The book includes novelly published diagrams showing where Reichssicherheitsdienst (RSD) guard Hermann Karnau claimed he saw Hitler's remains buried in the Reich Chancellery garden, adjacent to the bunker itself, as well a diagram based on the testimony of RSD guard Erich Mansfeld, who said he was in the guard tower when he saw two bodies burning several metres to the north-northwest and that he thought the bodies were later buried in a bomb crater a few metres further northwest. (Note: Though not drawn by him, the diagram based on Mansfeld's statements visualises the bunker exit almost as far west as Hermann-Göring-Straße, omitting a large park between those two areas.) Daly-Groves claims Karnau's map "closely matches" Soviet diagrams (Note: One of these was a photograph SS-Rottenführer Harry Mengershausen used to specify the burning and burials sites to the Soviets, which is close to the location given by Mansfeld.) and cites a diagram by Chancellery guard Hilco Poppen which he says supports Karnau's scheme; (Note: Poppen's diagram vaguely relates a burial several metres to the northwest of the burning site (in fact agreeing with Mansfeld), but disregarding any locational reference to the bunker grounds.) however, both uniquely lack specificity as to the Chancellery layout, with Karnau also omitting the burning site. (Note: Karnau made numerous contradictory statements as to the burnings, including the date (saying it occurred on 1 May) and time, as well as the various states in which he ostensibly saw the remains.) (Note: Mansfeld and Poppen record Hitler and Braun's burning site as slightly to the southeast of their alleged burial location. A Soviet map of 13 May 1945 agrees with this and also shows where Joseph and Magda Goebbels's bodies were burned (almost centrally between the two aforementioned sites).) In 1945, an excavation team led by United States intelligence officer William F. Heimlich referenced Karnau's "rather sketchy map" in an unsuccessful hunt for evidence of Hitler's remains. Citing declassified U.S. Army intelligence files, Daly-Groves points that some information about investigations of Hitler's death was withheld from Heimlich "because higher-ranking American intelligence officers were aware that he was attempting to capitalise on sensational rumours" of Hitler's survival.

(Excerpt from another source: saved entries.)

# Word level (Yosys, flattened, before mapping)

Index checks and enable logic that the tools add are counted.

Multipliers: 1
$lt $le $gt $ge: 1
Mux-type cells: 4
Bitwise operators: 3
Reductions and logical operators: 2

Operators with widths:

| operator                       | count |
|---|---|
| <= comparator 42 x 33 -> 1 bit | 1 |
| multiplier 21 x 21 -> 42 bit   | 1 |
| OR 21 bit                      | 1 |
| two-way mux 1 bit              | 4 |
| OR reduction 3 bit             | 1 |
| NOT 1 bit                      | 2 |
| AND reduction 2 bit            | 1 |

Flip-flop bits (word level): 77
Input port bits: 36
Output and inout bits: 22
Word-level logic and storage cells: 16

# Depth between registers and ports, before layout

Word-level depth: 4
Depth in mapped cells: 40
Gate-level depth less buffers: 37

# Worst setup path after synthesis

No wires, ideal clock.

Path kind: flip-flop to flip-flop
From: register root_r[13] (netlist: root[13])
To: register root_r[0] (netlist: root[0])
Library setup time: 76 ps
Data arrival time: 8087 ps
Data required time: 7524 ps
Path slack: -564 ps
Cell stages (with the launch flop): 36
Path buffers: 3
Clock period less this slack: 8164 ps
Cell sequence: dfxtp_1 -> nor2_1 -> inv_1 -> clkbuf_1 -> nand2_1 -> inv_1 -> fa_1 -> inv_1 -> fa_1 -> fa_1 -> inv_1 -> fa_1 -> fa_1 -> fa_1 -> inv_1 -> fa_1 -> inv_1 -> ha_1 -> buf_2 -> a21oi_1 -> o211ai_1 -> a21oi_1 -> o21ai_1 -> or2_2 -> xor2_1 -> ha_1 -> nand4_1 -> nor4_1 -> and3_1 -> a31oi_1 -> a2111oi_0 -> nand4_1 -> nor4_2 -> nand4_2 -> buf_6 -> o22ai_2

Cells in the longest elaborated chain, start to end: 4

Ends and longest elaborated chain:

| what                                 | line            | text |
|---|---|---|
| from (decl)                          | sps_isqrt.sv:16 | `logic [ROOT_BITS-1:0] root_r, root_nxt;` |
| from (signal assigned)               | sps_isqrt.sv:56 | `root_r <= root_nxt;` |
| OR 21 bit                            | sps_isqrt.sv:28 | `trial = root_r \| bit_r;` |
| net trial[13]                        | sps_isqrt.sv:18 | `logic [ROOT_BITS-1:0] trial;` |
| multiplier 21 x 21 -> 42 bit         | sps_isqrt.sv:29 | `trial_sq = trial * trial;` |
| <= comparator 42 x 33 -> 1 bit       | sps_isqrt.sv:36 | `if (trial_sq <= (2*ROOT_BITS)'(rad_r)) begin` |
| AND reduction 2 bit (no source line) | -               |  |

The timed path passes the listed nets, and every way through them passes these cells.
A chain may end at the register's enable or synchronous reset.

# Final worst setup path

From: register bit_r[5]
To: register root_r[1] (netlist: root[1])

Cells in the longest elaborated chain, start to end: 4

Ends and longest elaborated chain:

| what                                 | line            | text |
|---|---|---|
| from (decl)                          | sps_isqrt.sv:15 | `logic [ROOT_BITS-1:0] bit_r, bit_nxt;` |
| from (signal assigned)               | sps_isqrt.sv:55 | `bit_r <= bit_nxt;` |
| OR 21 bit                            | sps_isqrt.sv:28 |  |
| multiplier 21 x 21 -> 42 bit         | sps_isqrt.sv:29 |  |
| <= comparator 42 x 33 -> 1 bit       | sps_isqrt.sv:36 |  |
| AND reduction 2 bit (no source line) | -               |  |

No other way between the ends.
[config.mk]
export PLATFORM = sky130hd
export DESIGN_NAME = wsp_view
export DESIGN_NICKNAME = d
export VERILOG_FILES = /design/src/sv/wsp_pkg.sv /design/src/sv/wsp_view.sv
export SDC_FILE = /design/constraint.sdc
export NUM_CORES = 2
export LEC_CHECK = 0
export ABC_AREA = 1
export BUFFER_PORTS_ARGS = -buffer_cell sky130_fd_sc_hd__buf_2
export CORE_ASPECT_RATIO = 2
export CORE_MARGIN = 2
export CORE_UTILIZATION = 53
export DETAILED_ROUTE_END_ITERATION = 16
export PLACE_DENSITY = 0.77
export SLEW_MARGIN = 20
export SYNTH_ARGS = -nofsm -noshare
export SYNTH_HDL_FRONTEND = slang
export SYNTH_SLANG_ARGS = --single-unit
[constraint.sdc]
create_clock -name clk_i -period 8.75 [get_ports clk_i]
set_input_delay 0.875 -clock clk_i [delete_from_list [all_inputs] [get_ports clk_i]]
set_output_delay 0.875 -clock clk_i [all_outputs]
set_load 0.01 [all_outputs]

Daly-Groves notes that Soviet leader Joseph Stalin's motivations in claiming Hitler's survival remain unclear, with most commentators asserting that he intended to secure disputed areas of West Germany on the basis that they would be safer under Soviet control if, somehow, Hitler returned. Alternatively, Stalin may have wished to override political underlings such as Marshal Georgy Zhukov (who had said that Hitler was dead) or motivate his totalitarian Communist forces, with the possibility of even leveraging attacks on nations ostensibly harboring Hitler. (Note: Historian Mark Felton later opined that Stalin seemed to believe that Hitler escaped, with the primary fraud being conducted by the Germans, despite related Soviet reports being muddled with propaganda.) Daly-Groves concludes that the 2009 DNA analysis (showing the skull fragment to be from a female) supports the interpretation that the Soviets were unhappy with the quality of their investigations. He opined that documentation likely remained unexplored in both the Stalin secretariat files and the British National Archives that could clarify investigations of past survival rumours and provide further evidence to disprove Hitler's escape. He also argues that known documents demonstrate that Western powers could not have staged a cover-up regarding purported knowledge of Hitler's alleged survival. Daly-Groves suggests that although the evidence points to Hitler having shot himself, it should not be considered the "definitive answer", citing Fest's 2002 argument that eyewitness discrepancies had rendered Hitler's death "impossible to reconstruct". However, Daly-Groves declares that a death by some kind of gunshot no longer carries "ideological baggage" and states his hope that his book would lay to rest various conspiracy theories, especially those surfacing since 2009.